Post by John Roberts » Fri Mar 29, 2013 11:13 pm

Thank you Brian and Jill :D

Personally, I've always welcomed honest, constructive feedback but sometimes found it hard to come by at inter-club level. One of the reasons I didn't make films for my club for 15 years was because of the dismissive comments I had received and heard, and I began to wonder what was the point of spending so much time producing something to be proud of for it to be dismissed by a judge because they didn't like one particular aspect of it. I once saw a film presented by a member of my club, after which the judge simply said "I don't like modern music" and moved on.

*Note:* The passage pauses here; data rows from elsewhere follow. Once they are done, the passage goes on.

==> config.mk <==
export PLATFORM = sky130hd
export DESIGN_NAME = writeback_forward_unit
export DESIGN_NICKNAME = d
export VERILOG_FILES = /design/src/rtl/writeback_forward_unit.sv
export SDC_FILE = /design/constraint.sdc
export NUM_CORES = 1
export LEC_CHECK = 0
export ABC_AREA = 1
export CAP_MARGIN = 20
export CORE_AREA = 5 5 114 143
export DETAILED_ROUTE_END_ITERATION = 16
export DIE_AREA = 0 0 119 148
export HOLD_SLACK_MARGIN = 0.06
export PLACE_DENSITY = 0.8
export SYNTH_ARGS = -nofsm -noshare
export SYNTH_HDL_FRONTEND = slang
export SYNTH_SLANG_ARGS = --single-unit
export TNS_END_PERCENT = 1
==> constraint.sdc <==
create_clock -name CLK -period 2 [get_ports CLK]
set_input_delay 0.2 -clock CLK [delete_from_list [all_inputs] [get_ports CLK]]
set_output_delay 0.2 -clock CLK [all_outputs]
set_load 0.03 [all_outputs]
==> src/rtl/writeback_forward_unit.sv <==
// writeback_forward_unit: EX/MEM/WB destination pipeline driving regfile writes, operand forwarding and load-use stall
module writeback_forward_unit #(
  parameter int DW = 32,
  parameter int AW = 5
) (
  input  logic          CLK,
  input  logic          RST,
  input  logic [AW-1:0] ID_RA,
  input  logic [AW-1:0] ID_RB,
  input  logic          ID_USE_A,
  input  logic          ID_USE_B,
  input  logic          ID_LE,
  input  logic [AW-1:0] ID_RW,
  input  logic          ID_LOAD,
  input  logic [DW-1:0] EX_RESULT,
  input  logic [DW-1:0] MEM_RDATA,
  input  logic [DW-1:0] PA_IN,
  input  logic [DW-1:0] PB_IN,
  output logic          STALL,
  output logic [1:0]    SEL_A,
  output logic [1:0]    SEL_B,
  output logic [DW-1:0] OPA,
  output logic [DW-1:0] OPB,
  output logic [AW-1:0] RW,
  output logic [DW-1:0] PW,
  output logic          EN
);
  logic          ex_le, ex_load, mem_le, mem_load, wb_le;
  logic [AW-1:0] ex_rw, mem_rw, wb_rw;
  logic [DW-1:0] mem_alu, wb_pw, mem_val;
  assign mem_val = mem_load ? MEM_RDATA : mem_alu;
  always_ff @(posedge CLK) begin
    if (RST) begin
      ex_le    <= 1'b0;
      ex_load  <= 1'b0;
      ex_rw    <= '0;
      mem_le   <= 1'b0;
      mem_load <= 1'b0;
      mem_rw   <= '0;
      mem_alu  <= '0;
      wb_le    <= 1'b0;
      wb_rw    <= '0;
      wb_pw    <= '0;
    end else begin
      ex_le    <= ID_LE & ~STALL;
      ex_load  <= ID_LOAD & ~STALL;
      ex_rw    <= STALL ? '0 : ID_RW;
      mem_le   <= ex_le;
      mem_load <= ex_load;
      mem_rw   <= ex_rw;
      mem_alu  <= EX_RESULT;
      wb_le    <= mem_le;
      wb_rw    <= mem_rw;
      wb_pw    <= mem_val;
    end
  end
  assign STALL = ex_le & ex_load & (|ex_rw) &
                 ((ID_USE_A & (ID_RA == ex_rw)) | (ID_USE_B & (ID_RB == ex_rw)));
  // a load in EX never forwards; that case always raises STALL instead
  assign SEL_A = (!ID_USE_A || ID_RA == '0 || STALL) ? 2'd0 :
                 (ex_le && !ex_load && ex_rw == ID_RA) ? 2'd1 :
                 (mem_le && mem_rw == ID_RA) ? 2'd2 :
                 (wb_le && wb_rw == ID_RA) ? 2'd3 : 2'd0;
  assign SEL_B = (!ID_USE_B || ID_RB == '0 || STALL) ? 2'd0 :
                 (ex_le && !ex_load && ex_rw == ID_RB) ? 2'd1 :
                 (mem_le && mem_rw == ID_RB) ? 2'd2 :
                 (wb_le && wb_rw == ID_RB) ? 2'd3 : 2'd0;
  assign OPA = SEL_A == 2'd1 ? EX_RESULT : SEL_A == 2'd2 ? mem_val : SEL_A == 2'd3 ? wb_pw : PA_IN;
  assign OPB = SEL_B == 2'd1 ? EX_RESULT : SEL_B == 2'd2 ? mem_val : SEL_B == 2'd3 ? wb_pw : PB_IN;
  assign RW  = wb_rw;
  assign PW  = wb_pw;
  assign EN  = wb_le & (|wb_rw);
endmodule
==> results.sh <==
export IMPL_cp_arrival_ns=2.34
export IMPL_critPathCaptureType="output port"
export IMPL_synth_top_family_by_area="simple AND/OR/NAND/NOR gates"
export IMPL_p_comb_share_pct=28.9
export IMPL_fin_crit_sh_pct=127
export IMPL_core_um2=14800
export IMPL_final_common_cell="nand2_1"
export IMPL_post_route_min_period_ns=2.54
export IMPL_crit_buf_inv=5
export IMPL_p_int_mw=3.72
export IMPL_placed_area_um2=9500
export IMPL_maxCapViolations=0
export IMPL_firstDrtPassIters=5
export IMPL_ys_seq_area_share_pct=26.6
export IMPL_avgRoutedWirePerCell_um=16.0
export IMPL_die_h_um=148
export IMPL_violations="negative setup slack"
export IMPL_yosysWarningCount=0
export IMPL_area_growth_pct=66.4
export IMPL_cts_max_path_buffers=2
export IMPL_crit_path_start_kind="register"
export IMPL_critPathMaxStageDelay_ns=0.33
export IMPL_slew_headroom_pct=74.7
export IMPL_total_power_mw=5.28
export IMPL_cts_tree="done"
export IMPL_final_cell_mix="310 x nand2_1, 215 x inv_1, 174 x clkdlybuf4s50_1, 104 x nor2_1, 104 x nand3_1"
export IMPL_place_hpwl_um=19300
export IMPL_p_per_area_nw_per_um2=502
export IMPL_pwr_share_clk_pct=36.6
export IMPL_synth_seq_cells=84
export IMPL_sw_frac_of_total_pct=29.6
export IMPL_ios=256
export IMPL_die_area_um2=17600
export IMPL_cpLargestDelayFamily="simple AND/OR/NAND/NOR gates"
export IMPL_gp_congestion=0.954
export IMPL_htree_levels=3
export IMPL_fmax_mhz=394
export IMPL_setup_slack_ns=-0.538
export IMPL_cts_sinks=84
export IMPL_drive_gt1_share_pct=21.8
export IMPL_drt_iter0_drc=730
export IMPL_slew_viol_final=0
export IMPL_vdd_ir_drop_max_mv=0.432
export IMPL_critPathMaxFanout=7
export IMPL_hold_buffers=0
export IMPL_cts_made_buffers=9
export IMPL_synth_area_um2=6320
export IMPL_initial_core_util_pct=42.8
export IMPL_root_buffer="clkbuf_16"
export IMPL_finClkSkew_ns=0.00700
export IMPL_hold_viol=0
export IMPL_path_cells="buf_4 > nand2_2 > nand2_2 > nor2_4 > nand4_1 > nand2_2 > nand4_4 > buf_12 > buf_12 > nand2_1 > nor2_1 > buf_4 > nor2_4 > buf_4"
export IMPL_synth_simple_area_share_pct=48.2
export IMPL_die_width_um=119
export IMPL_drt_wl_total_um=25800
export IMPL_synth_cell_type_count=32
export IMPL_grt_max_degree=80
export IMPL_dp_cells=1587
export IMPL_synth_avg_cell_area_um2=5.61
export IMPL_fillers=1284
export IMPL_status="finished, violations left"
export IMPL_grt_pass1_vias=7609
export IMPL_synth_area_mux_share_pct=0
export IMPL_rr_startpoint="ex_rw[3]$_SDFF_PP0_"
export IMPL_worst_slew_pin_slew_ns=0.380
export IMPL_postRouteAntennaNets=0
export IMPL_mappedNetlistNets=1277
export IMPL_final_area_um2=10500
export IMPL_critPathKind="reg2out"
export IMPL_vias_per_cell=5.05
export IMPL_synthCells=1128
export IMPL_leakage_nw=5.61
export IMPL_holdWs_ns=0.244
export IMPL_drc=0
export IMPL_portBuffers=255
export IMPL_crit_slowest_cell="dfxtp_2"
export IMPL_antenna_found_initial=0
export IMPL_min_path_type="in2reg"
export IMPL_synth_compound_area_share_pct=4.41
export IMPL_setup_tns_ns=-30.71
export IMPL_rows=50
export IMPL_nets=1571
export IMPL_synthXorXnorAreaFrac_pct=0.554
export IMPL_setup_viol=68
export IMPL_clk_latency_ns=0.34
export IMPL_clk_pin_slew_ns=0.07
export IMPL_setup_worst_path_start="ex_rw[3]$_SDFF_PP0_"
export IMPL_p_sw_mw=1.56
export IMPL_p_seq_share_pct=34.5
export IMPL_synth_fa_ha_area_share_pct=0
export IMPL_diodes=0
export IMPL_instances_no_fill=1608
export IMPL_hp_start="RST"
export IMPL_overflow=0
export IMPL_rsz0062_at_grt="yes"
export IMPL_critPathRequiredTime_ns=1.80
export IMPL_grt_total_usage_pct=27.2
export IMPL_grt_pass1_wl_um=38800
export IMPL_vias=8114
==> worst reg2reg max path, delay by kind of cell, from the launching register on <==
| family | cells | cell delay [ns] |
|---|---|---|
| buf+inv | 4 | 0.42 |
| simple gates | 6 | 0.90 |
| flops | 1 | 0.33 |
==> metal layers <==
| metal | vias to the layer above | global-route usage, % | wire length [µm] |
|---|---|---|---|
| met1 | 3653 | 31.1 | 9830 |
| met2 | 383 | 49.2 | 13200 |
| li1 | 4015 | - | - |
| met4 | 0 | 10.8 | 854 |
| met5 | - | 0 | 0 |
| met3 | 63 | 5.82 | 1970 |
==> power by group through the flow <==
stage / clock (mW) / combinational (mW) / sequential (mW)
5_1_grt: 2.03 / 1.64 / 1.83
3_5_place_dp: 0 / 1.42 / 1.86
6_report: 1.93 / 1.53 / 1.82
2_1_floorplan: 0 / 0.630 / 1.92
4_1_cts: 1.95 / 1.48 / 1.82
3_3_place_gp: 0 / 1.42 / 1.85
==> per-stage QoR <==
stage,setup WS (ns),util (%)
after global placement,-0.666,64.4
final,-0.538,71.3
after floorplan,-0.0598,-
after global routing,-0.665,71.3
after CTS,-0.539,68.9
after detailed placement,-0.663,64.4
==> cell usage after synthesis (all sizes together) <==
cell    number  area share (%)
dfxtp       84              27
inv        240              14
a21oi        8            0.99
nand4       75             8.0
nand3      116             9.7
nor2       152             9.3
nor3         4            0.32
xnor2        3            0.42
o22ai        1           0.099
clkinv       1           0.059
o21ai       42             3.3
buf         45             4.8
nand2      336              21
xor2         1            0.14
clkbuf      19             1.1
or2          1           0.099
==> layout make-up <==
type | instances | area (µm²) | area share, %
Clock buffer | 11 | 243 | 2.31
Clock inverter | 4 | 97.6 | 0.927
Inverter | 241 | 943 | 8.96
Multi-Input combinational cell | 739 | 3760 | 35.7
Sequential cell | 84 | 1700 | 16.1
Tap cell | 182 | 228 | 2.16
Timing Repair Buffer | 347 | 3550 | 33.8
==> final timing paths <==
path	endpoint	slack, ns	cells after the start
hold / removal	ex_rw[4]$_SDFF_PP0_	0.24	3
hold reg to reg	mem_le$_SDFF_PP0_	0.45	2
setup reg to reg	ex_rw[1]$_SDFF_PP0_	0.28	10
setup / recovery	OPA[27]	-0.54	14
==> cells by family (layout without fill, tap and decap cells) <==
| kind of cell | after synthesis | after routing |
|---|---|---|
| flip-flops | 84 | 84 |
| AND/OR/NAND/NOR | 684 | 684 |
| XOR/XNOR | 4 | 4 |
| AO/OA/AOI/OAI | 51 | 51 |
| buffers and inverters | 305 | 603 |
==> flip-flops by register name (all words and copies together) (netlist names) <==
register / cells
RW: 5
wb_le: 1
PW: 32
ex_rw: 5
mem_rw: 5
ex_le: 1
mem_load: 1
ex_load: 1
mem_le: 1
mem_alu: 32
==> timing repair <==
action                     4_1_cts  5_1_grt
setup endpoints to repair       70       70
cloned                           0        2
buffers inserted                 1        4
resized for setup              108       80
pin swaps                       10       17
Note: power is estimated with default switching activity, not from simulation.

However, without wanting to divert this thread too much, I have to thank Jill's helpful and constructive comments about 'Thinking Time' at last year's South Yorkshire Competition, which prompted me to re-visit it and make some changes. Nine times out of ten a fresh pair of experienced eyes can spot something amiss, especially after viewing and reviewing our films countless times. It's easy to pixel peep but sometimes more difficult to keep focused on the overall picture!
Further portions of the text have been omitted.